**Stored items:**
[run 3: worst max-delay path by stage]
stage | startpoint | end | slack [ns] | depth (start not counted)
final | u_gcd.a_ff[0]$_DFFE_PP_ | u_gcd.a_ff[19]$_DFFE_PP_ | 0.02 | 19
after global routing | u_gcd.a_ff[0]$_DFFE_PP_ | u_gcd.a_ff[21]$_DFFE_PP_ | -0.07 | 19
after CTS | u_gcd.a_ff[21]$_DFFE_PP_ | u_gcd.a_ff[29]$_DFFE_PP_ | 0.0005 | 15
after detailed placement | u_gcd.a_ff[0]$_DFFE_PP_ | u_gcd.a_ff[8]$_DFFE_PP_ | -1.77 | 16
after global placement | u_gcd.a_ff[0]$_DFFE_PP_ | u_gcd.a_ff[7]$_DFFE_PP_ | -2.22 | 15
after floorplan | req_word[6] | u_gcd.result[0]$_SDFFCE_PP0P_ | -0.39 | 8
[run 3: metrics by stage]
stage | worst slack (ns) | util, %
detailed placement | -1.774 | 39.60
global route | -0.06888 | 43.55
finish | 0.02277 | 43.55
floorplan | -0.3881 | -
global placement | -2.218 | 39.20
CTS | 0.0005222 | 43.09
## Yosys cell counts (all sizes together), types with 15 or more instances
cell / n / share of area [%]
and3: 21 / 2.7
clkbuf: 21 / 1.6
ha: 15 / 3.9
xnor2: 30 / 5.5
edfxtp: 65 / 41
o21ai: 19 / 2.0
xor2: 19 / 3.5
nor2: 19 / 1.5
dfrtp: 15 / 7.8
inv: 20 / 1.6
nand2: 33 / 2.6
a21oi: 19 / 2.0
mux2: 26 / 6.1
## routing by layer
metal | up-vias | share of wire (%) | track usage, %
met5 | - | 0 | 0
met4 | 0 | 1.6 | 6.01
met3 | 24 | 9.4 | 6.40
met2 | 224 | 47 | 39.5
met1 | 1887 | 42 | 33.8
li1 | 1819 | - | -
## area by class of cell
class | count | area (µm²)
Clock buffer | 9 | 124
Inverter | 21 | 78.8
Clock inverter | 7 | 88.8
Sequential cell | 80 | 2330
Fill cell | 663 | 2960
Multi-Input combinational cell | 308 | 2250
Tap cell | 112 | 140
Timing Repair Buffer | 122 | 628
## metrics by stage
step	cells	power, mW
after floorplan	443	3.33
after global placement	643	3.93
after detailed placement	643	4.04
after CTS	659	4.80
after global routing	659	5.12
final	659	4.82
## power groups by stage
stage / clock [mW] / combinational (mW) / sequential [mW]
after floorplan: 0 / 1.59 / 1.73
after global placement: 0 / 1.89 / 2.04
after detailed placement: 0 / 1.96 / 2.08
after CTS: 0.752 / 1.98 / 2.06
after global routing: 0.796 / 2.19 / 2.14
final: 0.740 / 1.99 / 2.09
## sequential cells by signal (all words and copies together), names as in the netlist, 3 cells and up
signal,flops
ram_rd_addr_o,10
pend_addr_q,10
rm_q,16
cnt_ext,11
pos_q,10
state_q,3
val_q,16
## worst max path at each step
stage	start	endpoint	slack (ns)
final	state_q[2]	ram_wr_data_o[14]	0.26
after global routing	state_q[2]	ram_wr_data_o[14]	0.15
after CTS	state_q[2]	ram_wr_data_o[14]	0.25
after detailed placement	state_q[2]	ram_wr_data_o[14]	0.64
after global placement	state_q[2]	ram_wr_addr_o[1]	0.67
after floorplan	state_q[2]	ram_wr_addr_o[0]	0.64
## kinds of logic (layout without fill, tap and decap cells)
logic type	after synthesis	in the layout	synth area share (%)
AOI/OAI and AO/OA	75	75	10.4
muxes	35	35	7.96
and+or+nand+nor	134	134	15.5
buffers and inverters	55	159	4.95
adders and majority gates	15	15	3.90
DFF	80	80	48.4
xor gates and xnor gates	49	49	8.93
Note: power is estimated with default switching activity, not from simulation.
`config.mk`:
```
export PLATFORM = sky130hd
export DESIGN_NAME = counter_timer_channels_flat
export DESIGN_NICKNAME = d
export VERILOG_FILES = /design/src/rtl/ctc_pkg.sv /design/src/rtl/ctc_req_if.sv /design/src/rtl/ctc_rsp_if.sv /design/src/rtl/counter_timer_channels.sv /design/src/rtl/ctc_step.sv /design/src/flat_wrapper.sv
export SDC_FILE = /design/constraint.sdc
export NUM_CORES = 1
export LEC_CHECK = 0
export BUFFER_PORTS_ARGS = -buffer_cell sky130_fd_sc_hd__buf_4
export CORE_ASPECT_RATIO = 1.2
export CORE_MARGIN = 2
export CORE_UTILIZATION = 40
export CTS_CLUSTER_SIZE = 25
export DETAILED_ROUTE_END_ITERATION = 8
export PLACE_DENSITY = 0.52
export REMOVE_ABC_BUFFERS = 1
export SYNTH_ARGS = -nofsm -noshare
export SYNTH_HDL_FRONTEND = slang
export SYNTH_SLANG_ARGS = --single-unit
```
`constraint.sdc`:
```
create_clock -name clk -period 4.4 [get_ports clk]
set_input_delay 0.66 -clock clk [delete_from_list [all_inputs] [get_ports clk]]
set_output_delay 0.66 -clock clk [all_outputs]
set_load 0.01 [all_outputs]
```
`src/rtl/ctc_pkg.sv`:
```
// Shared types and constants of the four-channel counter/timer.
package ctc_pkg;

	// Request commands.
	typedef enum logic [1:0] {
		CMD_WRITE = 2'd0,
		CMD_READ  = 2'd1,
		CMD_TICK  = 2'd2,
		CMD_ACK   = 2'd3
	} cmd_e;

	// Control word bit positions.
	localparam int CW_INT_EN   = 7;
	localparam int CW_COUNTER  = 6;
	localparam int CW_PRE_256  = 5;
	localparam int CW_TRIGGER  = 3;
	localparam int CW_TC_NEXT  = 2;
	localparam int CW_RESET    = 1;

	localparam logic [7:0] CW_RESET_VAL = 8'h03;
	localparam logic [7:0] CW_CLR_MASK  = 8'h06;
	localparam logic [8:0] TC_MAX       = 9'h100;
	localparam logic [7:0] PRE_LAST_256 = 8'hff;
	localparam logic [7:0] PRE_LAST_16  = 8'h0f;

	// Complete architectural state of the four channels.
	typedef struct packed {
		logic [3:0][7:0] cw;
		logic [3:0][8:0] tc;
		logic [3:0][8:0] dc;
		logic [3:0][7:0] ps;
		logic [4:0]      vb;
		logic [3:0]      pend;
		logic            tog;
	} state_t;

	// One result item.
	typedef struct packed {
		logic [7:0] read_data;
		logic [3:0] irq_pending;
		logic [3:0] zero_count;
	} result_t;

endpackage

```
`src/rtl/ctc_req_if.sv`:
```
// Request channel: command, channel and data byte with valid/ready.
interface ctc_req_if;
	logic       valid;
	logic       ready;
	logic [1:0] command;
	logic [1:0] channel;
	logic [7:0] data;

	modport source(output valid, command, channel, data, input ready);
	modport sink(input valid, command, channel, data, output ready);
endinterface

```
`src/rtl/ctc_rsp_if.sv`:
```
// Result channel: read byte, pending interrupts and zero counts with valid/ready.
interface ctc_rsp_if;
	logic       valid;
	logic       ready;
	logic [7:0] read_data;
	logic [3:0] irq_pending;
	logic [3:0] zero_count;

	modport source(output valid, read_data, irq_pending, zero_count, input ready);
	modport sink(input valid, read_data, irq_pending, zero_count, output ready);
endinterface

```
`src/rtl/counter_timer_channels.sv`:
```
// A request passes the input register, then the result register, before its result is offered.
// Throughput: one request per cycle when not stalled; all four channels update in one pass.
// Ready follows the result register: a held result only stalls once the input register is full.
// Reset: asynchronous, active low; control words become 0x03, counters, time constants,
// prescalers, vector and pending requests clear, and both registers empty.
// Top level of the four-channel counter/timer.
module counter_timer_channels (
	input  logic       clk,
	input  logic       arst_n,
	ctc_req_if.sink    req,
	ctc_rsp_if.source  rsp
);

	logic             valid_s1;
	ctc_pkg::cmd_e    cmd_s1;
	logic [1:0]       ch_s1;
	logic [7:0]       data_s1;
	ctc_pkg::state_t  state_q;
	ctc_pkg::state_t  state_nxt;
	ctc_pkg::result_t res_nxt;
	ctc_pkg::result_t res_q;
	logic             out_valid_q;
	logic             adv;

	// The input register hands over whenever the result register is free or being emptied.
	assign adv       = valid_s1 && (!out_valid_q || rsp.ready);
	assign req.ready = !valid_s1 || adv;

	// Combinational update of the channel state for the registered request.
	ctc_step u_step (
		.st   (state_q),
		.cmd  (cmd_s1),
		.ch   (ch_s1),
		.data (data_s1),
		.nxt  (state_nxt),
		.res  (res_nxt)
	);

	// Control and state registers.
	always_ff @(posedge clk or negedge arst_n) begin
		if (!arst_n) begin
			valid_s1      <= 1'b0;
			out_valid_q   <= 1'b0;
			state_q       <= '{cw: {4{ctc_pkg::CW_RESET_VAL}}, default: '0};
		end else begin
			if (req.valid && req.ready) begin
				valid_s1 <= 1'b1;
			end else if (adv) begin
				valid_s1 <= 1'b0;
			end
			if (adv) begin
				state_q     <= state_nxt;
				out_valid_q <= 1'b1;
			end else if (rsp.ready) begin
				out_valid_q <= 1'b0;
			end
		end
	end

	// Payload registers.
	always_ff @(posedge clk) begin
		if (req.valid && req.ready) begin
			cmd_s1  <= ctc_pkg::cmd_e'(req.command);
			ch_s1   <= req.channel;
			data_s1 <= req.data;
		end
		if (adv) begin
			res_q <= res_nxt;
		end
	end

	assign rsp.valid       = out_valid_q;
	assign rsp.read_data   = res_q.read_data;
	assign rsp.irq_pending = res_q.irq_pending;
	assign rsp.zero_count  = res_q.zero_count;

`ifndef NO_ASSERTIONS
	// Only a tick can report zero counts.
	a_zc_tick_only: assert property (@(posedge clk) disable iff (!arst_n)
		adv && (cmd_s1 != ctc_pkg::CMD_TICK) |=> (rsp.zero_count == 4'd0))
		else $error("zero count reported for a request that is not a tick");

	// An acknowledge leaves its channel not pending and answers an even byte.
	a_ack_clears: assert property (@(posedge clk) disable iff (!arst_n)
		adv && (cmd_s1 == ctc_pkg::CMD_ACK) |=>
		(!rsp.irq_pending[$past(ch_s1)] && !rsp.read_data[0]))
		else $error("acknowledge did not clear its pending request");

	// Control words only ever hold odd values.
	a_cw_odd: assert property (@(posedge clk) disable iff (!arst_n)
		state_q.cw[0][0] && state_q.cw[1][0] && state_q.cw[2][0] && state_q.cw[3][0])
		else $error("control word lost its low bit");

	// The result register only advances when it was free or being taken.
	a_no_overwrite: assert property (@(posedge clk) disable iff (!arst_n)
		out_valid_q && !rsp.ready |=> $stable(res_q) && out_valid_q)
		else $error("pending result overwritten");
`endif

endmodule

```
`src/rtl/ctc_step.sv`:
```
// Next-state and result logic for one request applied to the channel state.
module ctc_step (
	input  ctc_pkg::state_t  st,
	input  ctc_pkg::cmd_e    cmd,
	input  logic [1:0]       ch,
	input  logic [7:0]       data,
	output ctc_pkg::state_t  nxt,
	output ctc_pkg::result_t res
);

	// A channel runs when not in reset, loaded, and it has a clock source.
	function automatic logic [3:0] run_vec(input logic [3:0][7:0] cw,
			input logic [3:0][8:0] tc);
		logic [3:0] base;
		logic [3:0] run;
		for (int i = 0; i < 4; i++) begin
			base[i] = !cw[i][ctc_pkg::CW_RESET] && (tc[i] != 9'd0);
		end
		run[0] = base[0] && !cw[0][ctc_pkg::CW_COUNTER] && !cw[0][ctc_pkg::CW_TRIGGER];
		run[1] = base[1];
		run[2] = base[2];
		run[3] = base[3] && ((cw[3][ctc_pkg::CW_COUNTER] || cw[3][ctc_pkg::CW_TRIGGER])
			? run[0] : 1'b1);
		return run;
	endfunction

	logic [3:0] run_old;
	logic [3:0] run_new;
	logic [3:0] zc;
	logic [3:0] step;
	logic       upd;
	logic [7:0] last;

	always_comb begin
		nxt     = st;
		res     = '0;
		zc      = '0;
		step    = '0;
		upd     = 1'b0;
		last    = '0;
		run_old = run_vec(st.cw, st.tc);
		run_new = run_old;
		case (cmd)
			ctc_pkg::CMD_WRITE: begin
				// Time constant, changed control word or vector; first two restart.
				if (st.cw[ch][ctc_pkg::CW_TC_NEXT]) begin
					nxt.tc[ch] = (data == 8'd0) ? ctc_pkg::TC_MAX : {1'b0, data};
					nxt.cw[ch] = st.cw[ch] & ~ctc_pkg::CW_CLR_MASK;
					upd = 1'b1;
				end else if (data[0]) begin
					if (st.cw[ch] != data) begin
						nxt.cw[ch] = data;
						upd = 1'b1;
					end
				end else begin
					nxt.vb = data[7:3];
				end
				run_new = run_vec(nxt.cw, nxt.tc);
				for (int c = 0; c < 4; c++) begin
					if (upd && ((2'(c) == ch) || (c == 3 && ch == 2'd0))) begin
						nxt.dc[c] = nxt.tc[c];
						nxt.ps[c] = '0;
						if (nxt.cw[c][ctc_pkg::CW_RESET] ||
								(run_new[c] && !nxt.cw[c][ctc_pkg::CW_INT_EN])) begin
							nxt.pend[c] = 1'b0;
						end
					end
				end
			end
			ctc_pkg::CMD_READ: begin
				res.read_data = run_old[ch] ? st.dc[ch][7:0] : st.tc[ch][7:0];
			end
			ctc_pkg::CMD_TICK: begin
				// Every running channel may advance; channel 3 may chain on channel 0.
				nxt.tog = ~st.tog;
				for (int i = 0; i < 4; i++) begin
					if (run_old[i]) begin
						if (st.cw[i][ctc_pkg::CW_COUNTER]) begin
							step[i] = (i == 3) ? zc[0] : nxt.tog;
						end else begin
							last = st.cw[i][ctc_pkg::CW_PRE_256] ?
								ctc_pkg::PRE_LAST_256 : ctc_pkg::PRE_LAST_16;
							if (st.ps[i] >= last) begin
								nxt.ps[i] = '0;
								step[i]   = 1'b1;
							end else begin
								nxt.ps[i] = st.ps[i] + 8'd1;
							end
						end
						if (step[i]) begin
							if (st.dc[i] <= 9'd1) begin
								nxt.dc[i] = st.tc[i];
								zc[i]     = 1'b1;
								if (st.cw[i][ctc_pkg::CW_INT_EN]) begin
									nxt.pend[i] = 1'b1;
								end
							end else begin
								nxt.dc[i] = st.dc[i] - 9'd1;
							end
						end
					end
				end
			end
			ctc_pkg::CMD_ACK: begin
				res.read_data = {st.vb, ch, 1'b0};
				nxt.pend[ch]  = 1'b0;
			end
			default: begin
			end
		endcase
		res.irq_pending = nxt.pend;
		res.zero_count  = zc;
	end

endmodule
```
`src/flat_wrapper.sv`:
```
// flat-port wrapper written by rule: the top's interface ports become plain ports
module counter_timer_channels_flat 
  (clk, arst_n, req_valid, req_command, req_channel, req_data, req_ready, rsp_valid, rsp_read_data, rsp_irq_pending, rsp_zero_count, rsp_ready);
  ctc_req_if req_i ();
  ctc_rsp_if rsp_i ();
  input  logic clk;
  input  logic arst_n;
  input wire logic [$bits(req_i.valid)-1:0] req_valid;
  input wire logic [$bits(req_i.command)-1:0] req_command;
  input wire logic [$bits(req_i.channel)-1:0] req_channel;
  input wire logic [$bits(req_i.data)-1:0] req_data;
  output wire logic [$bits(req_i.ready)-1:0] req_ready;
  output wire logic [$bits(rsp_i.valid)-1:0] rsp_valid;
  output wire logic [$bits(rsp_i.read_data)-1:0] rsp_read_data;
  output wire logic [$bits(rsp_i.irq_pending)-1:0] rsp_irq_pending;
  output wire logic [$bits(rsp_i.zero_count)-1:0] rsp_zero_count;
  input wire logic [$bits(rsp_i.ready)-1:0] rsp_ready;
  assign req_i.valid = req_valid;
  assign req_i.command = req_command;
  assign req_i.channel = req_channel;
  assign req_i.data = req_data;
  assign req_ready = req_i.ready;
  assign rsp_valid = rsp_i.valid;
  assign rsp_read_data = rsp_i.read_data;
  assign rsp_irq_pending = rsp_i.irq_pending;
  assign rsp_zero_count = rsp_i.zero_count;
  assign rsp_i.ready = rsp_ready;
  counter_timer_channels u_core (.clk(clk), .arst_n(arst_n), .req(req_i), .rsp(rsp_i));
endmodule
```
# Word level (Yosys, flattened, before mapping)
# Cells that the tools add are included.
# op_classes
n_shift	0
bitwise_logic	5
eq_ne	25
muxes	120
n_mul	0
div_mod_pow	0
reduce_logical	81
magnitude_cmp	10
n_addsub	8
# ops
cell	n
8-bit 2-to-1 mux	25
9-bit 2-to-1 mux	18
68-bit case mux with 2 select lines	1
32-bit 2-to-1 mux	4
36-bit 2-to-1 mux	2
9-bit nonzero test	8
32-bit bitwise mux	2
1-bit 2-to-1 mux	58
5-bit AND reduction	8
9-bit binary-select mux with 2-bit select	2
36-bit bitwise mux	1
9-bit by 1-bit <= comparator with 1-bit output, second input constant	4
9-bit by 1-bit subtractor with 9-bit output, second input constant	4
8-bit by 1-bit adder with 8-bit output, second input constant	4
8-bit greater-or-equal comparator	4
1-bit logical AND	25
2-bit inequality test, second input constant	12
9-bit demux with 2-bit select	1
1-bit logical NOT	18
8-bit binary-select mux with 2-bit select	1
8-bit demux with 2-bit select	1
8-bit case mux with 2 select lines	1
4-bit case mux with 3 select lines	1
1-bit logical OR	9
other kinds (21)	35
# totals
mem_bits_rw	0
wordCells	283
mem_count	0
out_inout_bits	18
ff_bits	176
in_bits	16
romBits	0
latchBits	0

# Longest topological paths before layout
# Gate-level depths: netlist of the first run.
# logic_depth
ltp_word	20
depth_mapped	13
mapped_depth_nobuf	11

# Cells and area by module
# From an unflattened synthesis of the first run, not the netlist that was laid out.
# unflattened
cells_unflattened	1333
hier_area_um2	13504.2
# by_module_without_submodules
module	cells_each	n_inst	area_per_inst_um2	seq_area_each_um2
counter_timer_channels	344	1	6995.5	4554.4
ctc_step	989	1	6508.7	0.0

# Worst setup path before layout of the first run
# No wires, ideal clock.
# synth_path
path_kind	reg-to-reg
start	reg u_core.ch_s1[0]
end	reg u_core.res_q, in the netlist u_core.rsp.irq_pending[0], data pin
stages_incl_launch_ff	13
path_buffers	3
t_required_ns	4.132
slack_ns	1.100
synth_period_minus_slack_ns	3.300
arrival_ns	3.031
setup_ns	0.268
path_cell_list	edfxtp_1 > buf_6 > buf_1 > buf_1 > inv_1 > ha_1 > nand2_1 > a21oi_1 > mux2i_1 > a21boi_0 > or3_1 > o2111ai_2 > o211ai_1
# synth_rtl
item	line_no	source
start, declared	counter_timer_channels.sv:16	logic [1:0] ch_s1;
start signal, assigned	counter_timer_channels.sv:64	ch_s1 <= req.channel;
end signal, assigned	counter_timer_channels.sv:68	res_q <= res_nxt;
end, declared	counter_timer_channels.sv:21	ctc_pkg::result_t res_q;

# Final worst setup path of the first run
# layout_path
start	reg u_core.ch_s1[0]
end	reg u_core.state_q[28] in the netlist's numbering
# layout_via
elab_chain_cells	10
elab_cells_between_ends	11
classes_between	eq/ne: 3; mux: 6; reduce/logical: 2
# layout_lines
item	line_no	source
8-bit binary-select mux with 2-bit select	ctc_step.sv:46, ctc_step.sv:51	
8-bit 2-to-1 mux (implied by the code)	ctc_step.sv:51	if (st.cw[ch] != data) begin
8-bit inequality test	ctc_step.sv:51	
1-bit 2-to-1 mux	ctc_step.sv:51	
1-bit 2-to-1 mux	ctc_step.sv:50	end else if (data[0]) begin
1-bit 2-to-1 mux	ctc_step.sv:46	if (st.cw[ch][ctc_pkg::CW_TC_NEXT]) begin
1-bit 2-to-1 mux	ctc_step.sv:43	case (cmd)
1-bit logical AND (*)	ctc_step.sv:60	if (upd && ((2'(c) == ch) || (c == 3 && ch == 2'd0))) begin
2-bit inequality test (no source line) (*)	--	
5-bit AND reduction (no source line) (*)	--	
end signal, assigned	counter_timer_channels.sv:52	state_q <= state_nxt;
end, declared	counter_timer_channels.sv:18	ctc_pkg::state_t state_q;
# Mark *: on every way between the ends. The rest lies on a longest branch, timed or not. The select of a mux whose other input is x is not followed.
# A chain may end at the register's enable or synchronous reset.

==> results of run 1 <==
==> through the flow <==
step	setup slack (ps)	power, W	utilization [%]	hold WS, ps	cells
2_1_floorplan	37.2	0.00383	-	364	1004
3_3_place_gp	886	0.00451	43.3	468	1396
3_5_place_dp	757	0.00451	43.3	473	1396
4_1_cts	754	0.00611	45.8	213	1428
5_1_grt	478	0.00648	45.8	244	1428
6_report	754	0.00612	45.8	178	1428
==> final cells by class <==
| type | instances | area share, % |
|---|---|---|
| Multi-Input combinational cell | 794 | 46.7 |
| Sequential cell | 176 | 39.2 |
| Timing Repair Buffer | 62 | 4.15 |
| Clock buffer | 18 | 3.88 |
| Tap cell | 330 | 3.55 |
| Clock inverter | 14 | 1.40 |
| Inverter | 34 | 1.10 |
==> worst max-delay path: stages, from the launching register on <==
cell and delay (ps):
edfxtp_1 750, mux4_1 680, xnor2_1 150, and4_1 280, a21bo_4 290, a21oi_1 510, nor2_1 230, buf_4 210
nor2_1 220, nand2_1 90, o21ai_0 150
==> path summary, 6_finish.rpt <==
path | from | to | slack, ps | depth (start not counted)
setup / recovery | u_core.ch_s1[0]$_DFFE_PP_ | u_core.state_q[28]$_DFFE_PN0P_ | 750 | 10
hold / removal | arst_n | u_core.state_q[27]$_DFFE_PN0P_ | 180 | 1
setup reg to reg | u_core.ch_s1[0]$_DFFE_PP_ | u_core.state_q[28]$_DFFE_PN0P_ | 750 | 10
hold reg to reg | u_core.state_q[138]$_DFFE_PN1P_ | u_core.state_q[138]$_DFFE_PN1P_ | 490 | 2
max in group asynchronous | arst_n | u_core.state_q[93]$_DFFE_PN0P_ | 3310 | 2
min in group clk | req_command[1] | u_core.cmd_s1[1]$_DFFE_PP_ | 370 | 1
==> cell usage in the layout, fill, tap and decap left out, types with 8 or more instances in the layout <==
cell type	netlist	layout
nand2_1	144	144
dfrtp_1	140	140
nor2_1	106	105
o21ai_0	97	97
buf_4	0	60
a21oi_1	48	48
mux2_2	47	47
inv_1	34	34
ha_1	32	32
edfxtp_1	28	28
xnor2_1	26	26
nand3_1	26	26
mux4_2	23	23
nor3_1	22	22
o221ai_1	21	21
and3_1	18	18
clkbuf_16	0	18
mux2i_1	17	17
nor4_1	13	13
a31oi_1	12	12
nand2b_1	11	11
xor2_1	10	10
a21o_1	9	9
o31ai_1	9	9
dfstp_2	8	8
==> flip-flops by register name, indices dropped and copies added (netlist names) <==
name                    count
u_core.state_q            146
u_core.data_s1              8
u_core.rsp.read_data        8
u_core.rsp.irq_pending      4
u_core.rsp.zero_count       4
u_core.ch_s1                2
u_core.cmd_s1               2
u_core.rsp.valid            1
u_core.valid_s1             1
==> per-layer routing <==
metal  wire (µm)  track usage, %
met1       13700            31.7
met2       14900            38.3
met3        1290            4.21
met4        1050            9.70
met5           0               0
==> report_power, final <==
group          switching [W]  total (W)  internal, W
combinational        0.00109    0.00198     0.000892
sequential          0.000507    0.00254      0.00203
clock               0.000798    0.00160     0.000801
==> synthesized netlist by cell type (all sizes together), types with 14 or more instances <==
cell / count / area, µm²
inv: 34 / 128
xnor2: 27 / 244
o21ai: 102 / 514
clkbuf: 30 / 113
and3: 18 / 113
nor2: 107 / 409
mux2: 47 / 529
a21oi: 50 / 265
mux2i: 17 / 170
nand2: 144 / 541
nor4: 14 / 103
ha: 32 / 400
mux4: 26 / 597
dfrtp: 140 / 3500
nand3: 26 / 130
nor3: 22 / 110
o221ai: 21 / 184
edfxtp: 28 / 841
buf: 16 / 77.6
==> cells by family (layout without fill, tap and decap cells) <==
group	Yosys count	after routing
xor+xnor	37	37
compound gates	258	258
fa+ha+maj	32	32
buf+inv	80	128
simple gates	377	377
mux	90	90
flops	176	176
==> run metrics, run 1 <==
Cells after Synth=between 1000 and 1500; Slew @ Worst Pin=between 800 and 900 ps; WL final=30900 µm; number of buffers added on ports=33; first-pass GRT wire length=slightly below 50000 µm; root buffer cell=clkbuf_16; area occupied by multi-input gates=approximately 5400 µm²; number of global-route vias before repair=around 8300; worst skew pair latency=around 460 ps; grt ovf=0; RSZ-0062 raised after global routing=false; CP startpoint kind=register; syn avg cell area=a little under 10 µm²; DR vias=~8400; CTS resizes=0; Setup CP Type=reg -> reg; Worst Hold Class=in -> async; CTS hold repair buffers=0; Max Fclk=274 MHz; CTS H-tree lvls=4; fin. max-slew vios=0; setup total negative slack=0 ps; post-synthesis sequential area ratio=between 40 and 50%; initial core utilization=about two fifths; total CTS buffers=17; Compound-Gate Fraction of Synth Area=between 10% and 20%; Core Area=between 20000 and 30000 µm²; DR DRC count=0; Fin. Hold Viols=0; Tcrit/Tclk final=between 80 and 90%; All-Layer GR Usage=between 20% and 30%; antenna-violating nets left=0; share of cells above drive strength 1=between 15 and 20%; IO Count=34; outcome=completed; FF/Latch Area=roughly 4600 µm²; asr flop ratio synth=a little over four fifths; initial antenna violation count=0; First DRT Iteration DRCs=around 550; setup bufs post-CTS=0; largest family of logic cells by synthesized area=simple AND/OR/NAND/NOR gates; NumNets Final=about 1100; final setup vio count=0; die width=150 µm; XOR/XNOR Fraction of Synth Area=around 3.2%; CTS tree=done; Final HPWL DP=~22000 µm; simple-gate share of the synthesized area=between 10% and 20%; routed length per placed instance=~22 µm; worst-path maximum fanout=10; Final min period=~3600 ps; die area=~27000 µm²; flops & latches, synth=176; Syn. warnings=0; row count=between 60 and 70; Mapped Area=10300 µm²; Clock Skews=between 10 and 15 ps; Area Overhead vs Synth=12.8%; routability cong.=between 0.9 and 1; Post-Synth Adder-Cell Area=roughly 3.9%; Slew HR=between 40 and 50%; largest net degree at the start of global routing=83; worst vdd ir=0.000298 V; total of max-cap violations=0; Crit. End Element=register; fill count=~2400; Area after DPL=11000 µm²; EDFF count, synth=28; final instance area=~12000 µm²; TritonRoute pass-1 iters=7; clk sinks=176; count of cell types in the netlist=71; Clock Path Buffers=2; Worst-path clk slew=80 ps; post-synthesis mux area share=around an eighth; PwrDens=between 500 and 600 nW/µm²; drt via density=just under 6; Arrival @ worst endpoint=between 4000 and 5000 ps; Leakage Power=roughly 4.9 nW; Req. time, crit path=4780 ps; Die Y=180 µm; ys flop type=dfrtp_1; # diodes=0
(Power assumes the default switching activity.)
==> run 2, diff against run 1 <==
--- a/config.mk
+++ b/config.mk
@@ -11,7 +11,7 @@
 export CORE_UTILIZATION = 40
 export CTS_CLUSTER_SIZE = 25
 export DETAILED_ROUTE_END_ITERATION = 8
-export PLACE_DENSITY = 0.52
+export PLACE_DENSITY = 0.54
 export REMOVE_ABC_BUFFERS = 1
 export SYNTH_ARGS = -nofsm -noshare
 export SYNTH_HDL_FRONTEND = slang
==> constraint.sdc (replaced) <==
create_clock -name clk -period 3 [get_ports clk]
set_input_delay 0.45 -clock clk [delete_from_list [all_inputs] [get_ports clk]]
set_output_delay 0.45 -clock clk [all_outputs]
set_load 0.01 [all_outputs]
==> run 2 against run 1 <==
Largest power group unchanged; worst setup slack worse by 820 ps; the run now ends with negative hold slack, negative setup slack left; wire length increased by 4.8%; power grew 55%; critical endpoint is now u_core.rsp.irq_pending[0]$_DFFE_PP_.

**To do:** From the entries above, restate word for word the lines from the line containing "stage / clock" to the line containing "xor gates and", both ends included, and nothing more.

**Solution for this problem:**
stage / clock [mW] / combinational (mW) / sequential [mW]
after floorplan: 0 / 1.59 / 1.73
after global placement: 0 / 1.89 / 2.04
after detailed placement: 0 / 1.96 / 2.08
after CTS: 0.752 / 1.98 / 2.06
after global routing: 0.796 / 2.19 / 2.14
final: 0.740 / 1.99 / 2.09
## sequential cells by signal (all words and copies together), names as in the netlist, 3 cells and up
signal,flops
ram_rd_addr_o,10
pend_addr_q,10
rm_q,16
cnt_ext,11
pos_q,10
state_q,3
val_q,16
## worst max path at each step
stage	start	endpoint	slack (ns)
final	state_q[2]	ram_wr_data_o[14]	0.26
after global routing	state_q[2]	ram_wr_data_o[14]	0.15
after CTS	state_q[2]	ram_wr_data_o[14]	0.25
after detailed placement	state_q[2]	ram_wr_data_o[14]	0.64
after global placement	state_q[2]	ram_wr_addr_o[1]	0.67
after floorplan	state_q[2]	ram_wr_addr_o[0]	0.64
## kinds of logic (layout without fill, tap and decap cells)
logic type	after synthesis	in the layout	synth area share (%)
AOI/OAI and AO/OA	75	75	10.4
muxes	35	35	7.96
and+or+nand+nor	134	134	15.5
buffers and inverters	55	159	4.95
adders and majority gates	15	15	3.90
DFF	80	80	48.4
xor gates and xnor gates	49	49	8.93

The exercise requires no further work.